In true Etsy fashion, the popular online marketplace DIY-ed their own bathroom sign to make their head office more trans-inclusive.

New York, like many states in the U.S., mandates that public restrooms indicate whether they are designated for men or women. While it’s not illegal to use the restroom of your choice, it may still be a difficult decision.

The Brooklyn-based company kept the mandatory gender symbols, but added an Etsy-orange plaque that outshines the gendered signs, and makes clear which room to use.

The sign reads: “While the law requires gender binary signs on the doors, we believe that gender is not binary. Please use the restroom that feels most comfortable for you.”

One of their software engineers, Sara Bee, tweeted the photo last week.

Above the sign, there is also a sticker from the campaign “It Was Never A Dress” — it was a cape — which was geared toward transforming perceptions of women.

Etsy’s vice-president in charge of human resources told Upworthy they are committed to “fostering an inclusive, comfortable environment for everyone.”

Transgender people and non-binary folks are often put at risk of harassment or violence based on their choice of bathroom, if the choice is given at all.

Last month, Houston voted down a bathroom bill that would have offered trans people protection from discrimination.
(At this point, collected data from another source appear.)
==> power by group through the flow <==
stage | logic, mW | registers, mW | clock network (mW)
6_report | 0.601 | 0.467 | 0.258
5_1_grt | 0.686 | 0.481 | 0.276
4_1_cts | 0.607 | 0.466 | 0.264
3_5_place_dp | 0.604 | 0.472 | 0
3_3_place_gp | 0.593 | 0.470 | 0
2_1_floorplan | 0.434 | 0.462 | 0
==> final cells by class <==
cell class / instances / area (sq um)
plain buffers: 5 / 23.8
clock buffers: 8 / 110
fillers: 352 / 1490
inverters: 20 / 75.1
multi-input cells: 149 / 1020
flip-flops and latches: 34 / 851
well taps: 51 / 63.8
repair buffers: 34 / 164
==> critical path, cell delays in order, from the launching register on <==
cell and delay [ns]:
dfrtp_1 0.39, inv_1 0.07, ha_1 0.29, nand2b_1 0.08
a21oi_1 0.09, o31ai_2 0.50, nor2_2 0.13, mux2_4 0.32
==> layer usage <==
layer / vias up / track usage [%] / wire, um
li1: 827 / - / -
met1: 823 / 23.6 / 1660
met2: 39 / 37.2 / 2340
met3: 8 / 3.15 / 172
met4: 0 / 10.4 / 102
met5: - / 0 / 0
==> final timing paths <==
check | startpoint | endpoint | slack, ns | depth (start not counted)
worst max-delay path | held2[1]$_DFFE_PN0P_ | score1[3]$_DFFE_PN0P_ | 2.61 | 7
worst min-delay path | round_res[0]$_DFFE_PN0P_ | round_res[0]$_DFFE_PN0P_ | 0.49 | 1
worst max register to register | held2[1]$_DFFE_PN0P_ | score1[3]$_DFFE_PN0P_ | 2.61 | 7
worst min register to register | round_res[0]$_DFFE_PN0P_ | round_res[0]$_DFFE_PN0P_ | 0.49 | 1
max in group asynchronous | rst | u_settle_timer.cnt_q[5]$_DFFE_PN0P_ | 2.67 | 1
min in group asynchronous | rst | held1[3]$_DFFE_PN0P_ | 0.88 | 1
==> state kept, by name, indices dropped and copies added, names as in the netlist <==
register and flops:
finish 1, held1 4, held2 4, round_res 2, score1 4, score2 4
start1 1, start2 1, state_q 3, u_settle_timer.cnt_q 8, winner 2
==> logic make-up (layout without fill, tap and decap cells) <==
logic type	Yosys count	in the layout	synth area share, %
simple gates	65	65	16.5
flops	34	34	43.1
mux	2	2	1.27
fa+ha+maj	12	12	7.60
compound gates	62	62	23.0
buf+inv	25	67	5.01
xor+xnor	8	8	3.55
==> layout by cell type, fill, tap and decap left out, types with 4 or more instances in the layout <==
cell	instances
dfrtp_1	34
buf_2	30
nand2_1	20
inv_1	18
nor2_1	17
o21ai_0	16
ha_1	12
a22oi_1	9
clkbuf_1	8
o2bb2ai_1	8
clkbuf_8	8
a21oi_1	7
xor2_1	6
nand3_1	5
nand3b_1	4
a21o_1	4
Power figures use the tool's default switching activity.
`src/rtl/rx_ten_eight_if.sv`:
```
// rx_ten_eight_if - signal bundle for the rx_ten_eight UART receiver.
//
// Signals:
//   en        receiver enable (0 holds the receiver idle)
//   baud      clock cycles per bit, 20 bits
//   rx_in     asynchronous serial line, idle high
//   dout      last received data byte
//   rx_d      last received raw frame {stop, d7..d0, start}
//   rx_valid  one-cycle pulse, good frame received
//   frame_err one-cycle pulse, stop bit sampled as 0
//   rx_busy   high while a frame is being received
//
// Modports:
//   master  drives en/baud/rx_in, observes the receiver outputs
//   slave   the receiver itself
interface rx_ten_eight_if;
    logic        en;
    logic [19:0] baud;
    logic        rx_in;
    logic [7:0]  dout;
    logic [9:0]  rx_d;
    logic        rx_valid;
    logic        frame_err;
    logic        rx_busy;

    modport master (
        output en, baud, rx_in,
        input  dout, rx_d, rx_valid, frame_err, rx_busy
    );

    modport slave (
        input  en, baud, rx_in,
        output dout, rx_d, rx_valid, frame_err, rx_busy
    );
endinterface

```
`src/rtl/rx_ten_eight.sv`:
```
// rx_ten_eight - UART receive path for 10-bit frames
// (start 0, 8 data bits LSB first, stop 1), bit time set at run time by baud.
//
// Ports:
//   clk   system clock
//   rst   synchronous, active-high reset
//   bus   rx_ten_eight_if.slave: en, baud, rx_in in; dout, rx_d,
//         rx_valid, frame_err, rx_busy out
//
// Parameters:
//   SYNC_STAGES  depth of the rx_in synchronizer chain (2..3)
//
// Build option:
//   RX_MAJORITY_EN  when defined, every bit decision is the majority of the
//                   last three synchronized samples; latency is unchanged.
module rx_ten_eight #(
    parameter int unsigned SYNC_STAGES = 2
) (
    input  logic           clk,
    input  logic           rst,
    rx_ten_eight_if.slave  bus
);

    typedef enum logic [1:0] {
        IDLE,
        START,
        DATA,
        STOP
    } state_t;

    state_t                 state_q, state_d;
    logic [19:0]            cnt_q, cnt_d;
    logic [2:0]             bit_q, bit_d;
    logic [7:0]             sh_q, sh_d;
    logic [7:0]             dout_q, dout_d;
    logic [9:0]             rxd_q, rxd_d;
    logic                   valid_q, valid_d;
    logic                   err_q, err_d;
    logic                   arm_q, arm_d;
    logic [SYNC_STAGES-1:0] sync_q;

    logic                   rx_s;
    logic                   bit_val;
    logic [19:0]            half;
    logic [19:0]            start_pt;
    logic [19:0]            bit_pt;
    logic                   baud_ok;

    // ------------------------------------------------------------------
    // Input synchronizer; flops reset to the idle line level.
    // ------------------------------------------------------------------
    always_ff @(posedge clk) begin
        if (rst) begin
            sync_q <= '1;
        end else begin
            sync_q <= {sync_q[SYNC_STAGES-2:0], bus.rx_in};
        end
    end

    assign rx_s = sync_q[SYNC_STAGES-1];

`ifdef RX_MAJORITY_EN
    // Two previous rx_s values; with the current one they form the
    // three-sample voting window ending on the decision cycle.
    logic [1:0] hist_q;

    always_ff @(posedge clk) begin
        if (rst) begin
            hist_q <= '1;
        end else begin
            hist_q <= {hist_q[0], rx_s};
        end
    end

    assign bit_val = (rx_s & hist_q[0]) | (rx_s & hist_q[1]) | (hist_q[0] & hist_q[1]);
`else
    assign bit_val = rx_s;
`endif

    // ------------------------------------------------------------------
    // Bit timing points.
    // The falling edge is recognised in IDLE one cycle before START is
    // entered, so the start-bit check falls at cnt == half-1: exactly half
    // a bit after detection, which keeps every later sample mid-bit.
    // ------------------------------------------------------------------
    assign half     = bus.baud >> 1;
    assign start_pt = half - 20'd1;
    assign bit_pt   = bus.baud - 20'd1;
    assign baud_ok  = (bus.baud >= 20'd4);

    // ------------------------------------------------------------------
    // State and datapath registers.
    // ------------------------------------------------------------------
    always_ff @(posedge clk) begin
        if (rst) begin
            state_q <= IDLE;
            cnt_q   <= '0;
            bit_q   <= '0;
            sh_q    <= '0;
            dout_q  <= '0;
            rxd_q   <= '0;
            valid_q <= 1'b0;
            err_q   <= 1'b0;
            arm_q   <= 1'b1;
        end else begin
            state_q <= state_d;
            cnt_q   <= cnt_d;
            bit_q   <= bit_d;
            sh_q    <= sh_d;
            dout_q  <= dout_d;
            rxd_q   <= rxd_d;
            valid_q <= valid_d;
            err_q   <= err_d;
            arm_q   <= arm_d;
        end
    end

    // ------------------------------------------------------------------
    // Next-state and datapath logic.
    // arm_q blocks a new start after a framing error until the line has
    // been seen high in IDLE, so a held-low (break) line does not produce
    // a stream of error frames.
    // ------------------------------------------------------------------
    always_comb begin
        state_d = state_q;
        cnt_d   = cnt_q;
        bit_d   = bit_q;
        sh_d    = sh_q;
        dout_d  = dout_q;
        rxd_d   = rxd_q;
        valid_d = 1'b0;
        err_d   = 1'b0;
        arm_d   = arm_q;

        case (state_q)
            IDLE: begin
                cnt_d = '0;
                if (rx_s) begin
                    arm_d = 1'b1;
                end
                if (bus.en && baud_ok && !rx_s && arm_q) begin
                    state_d = START;
                end
            end

            START: begin
                if (!bus.en) begin
                    state_d = IDLE;
                    cnt_d   = '0;
                end else if (cnt_q == start_pt) begin
                    cnt_d = '0;
                    if (!bit_val) begin
                        state_d = DATA;
                        bit_d   = '0;
                    end else begin
                        state_d = IDLE;
                    end
                end else begin
                    cnt_d = cnt_q + 20'd1;
                end
            end

            DATA: begin
                if (!bus.en) begin
                    state_d = IDLE;
                    cnt_d   = '0;
                end else if (cnt_q == bit_pt) begin
                    cnt_d = '0;
                    sh_d  = {bit_val, sh_q[7:1]};
                    bit_d = bit_q + 3'd1;
                    if (bit_q == 3'd7) begin
                        state_d = STOP;
                    end
                end else begin
                    cnt_d = cnt_q + 20'd1;
                end
            end

            STOP: begin
                if (!bus.en) begin
                    state_d = IDLE;
                    cnt_d   = '0;
                end else if (cnt_q == bit_pt) begin
                    cnt_d   = '0;
                    state_d = IDLE;
                    rxd_d   = {bit_val, sh_q, 1'b0};
                    if (bit_val) begin
                        dout_d  = sh_q;
                        valid_d = 1'b1;
                    end else begin
                        err_d = 1'b1;
                        arm_d = 1'b0;
                    end
                end else begin
                    cnt_d = cnt_q + 20'd1;
                end
            end

            default: begin
                state_d = IDLE;
                cnt_d   = '0;
            end
        endcase
    end

    // ------------------------------------------------------------------
    // Outputs.
    // ------------------------------------------------------------------
    assign bus.dout      = dout_q;
    assign bus.rx_d      = rxd_q;
    assign bus.rx_valid  = valid_q;
    assign bus.frame_err = err_q;
    assign bus.rx_busy   = (state_q != IDLE);

endmodule

```
`src/flat_wrapper.sv`:
```
// flat-port wrapper written by rule: the top's interface ports become plain ports
module rx_ten_eight_flat 
#(
    parameter int unsigned SYNC_STAGES = 2
)
  (clk, rst, bus_en, bus_baud, bus_rx_in, bus_dout, bus_rx_d, bus_rx_valid, bus_frame_err, bus_rx_busy);
  rx_ten_eight_if bus_i ();
  input  logic clk;
  input  logic rst;
  input wire logic [$bits(bus_i.en)-1:0] bus_en;
  input wire logic [$bits(bus_i.baud)-1:0] bus_baud;
  input wire logic [$bits(bus_i.rx_in)-1:0] bus_rx_in;
  output wire logic [$bits(bus_i.dout)-1:0] bus_dout;
  output wire logic [$bits(bus_i.rx_d)-1:0] bus_rx_d;
  output wire logic [$bits(bus_i.rx_valid)-1:0] bus_rx_valid;
  output wire logic [$bits(bus_i.frame_err)-1:0] bus_frame_err;
  output wire logic [$bits(bus_i.rx_busy)-1:0] bus_rx_busy;
  assign bus_i.en = bus_en;
  assign bus_i.baud = bus_baud;
  assign bus_i.rx_in = bus_rx_in;
  assign bus_dout = bus_i.dout;
  assign bus_rx_d = bus_i.rx_d;
  assign bus_rx_valid = bus_i.rx_valid;
  assign bus_frame_err = bus_i.frame_err;
  assign bus_rx_busy = bus_i.rx_busy;
  rx_ten_eight #(.SYNC_STAGES(SYNC_STAGES)) u_core (.clk(clk), .rst(rst), .bus(bus_i));
endmodule
```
Ahead of the appeal, an inflammatory campaign called "Campaign for Houston" was led against the bill. One of their arguments was the bill would welcome sexual predators into women’s washrooms.

The subject is controversial across the U.S., with people in states like Kentucky and Florida countering similar anti-discrimination bathroom bills.

At the same time, gender-neutral washrooms are becoming more prevalent across North America where the law will allow for them, including in Vancouver, Ottawa, and Saskatchewan in 2016.

The benefits of gender neutral bathrooms spread beyond the LGBTQ community as well. In an interview with Tech Insider, Mara Keisling, executive director of the National Center for Transgender Equality, says they would help parents with small children and people with physical disabilities who have an aide.

As new dad Ashton Kutcher pointed out earlier this year, it's incredibly difficult to find a men's bathroom with a changing station for a baby.

Keisling tells Tech Insider, "They would help everyone."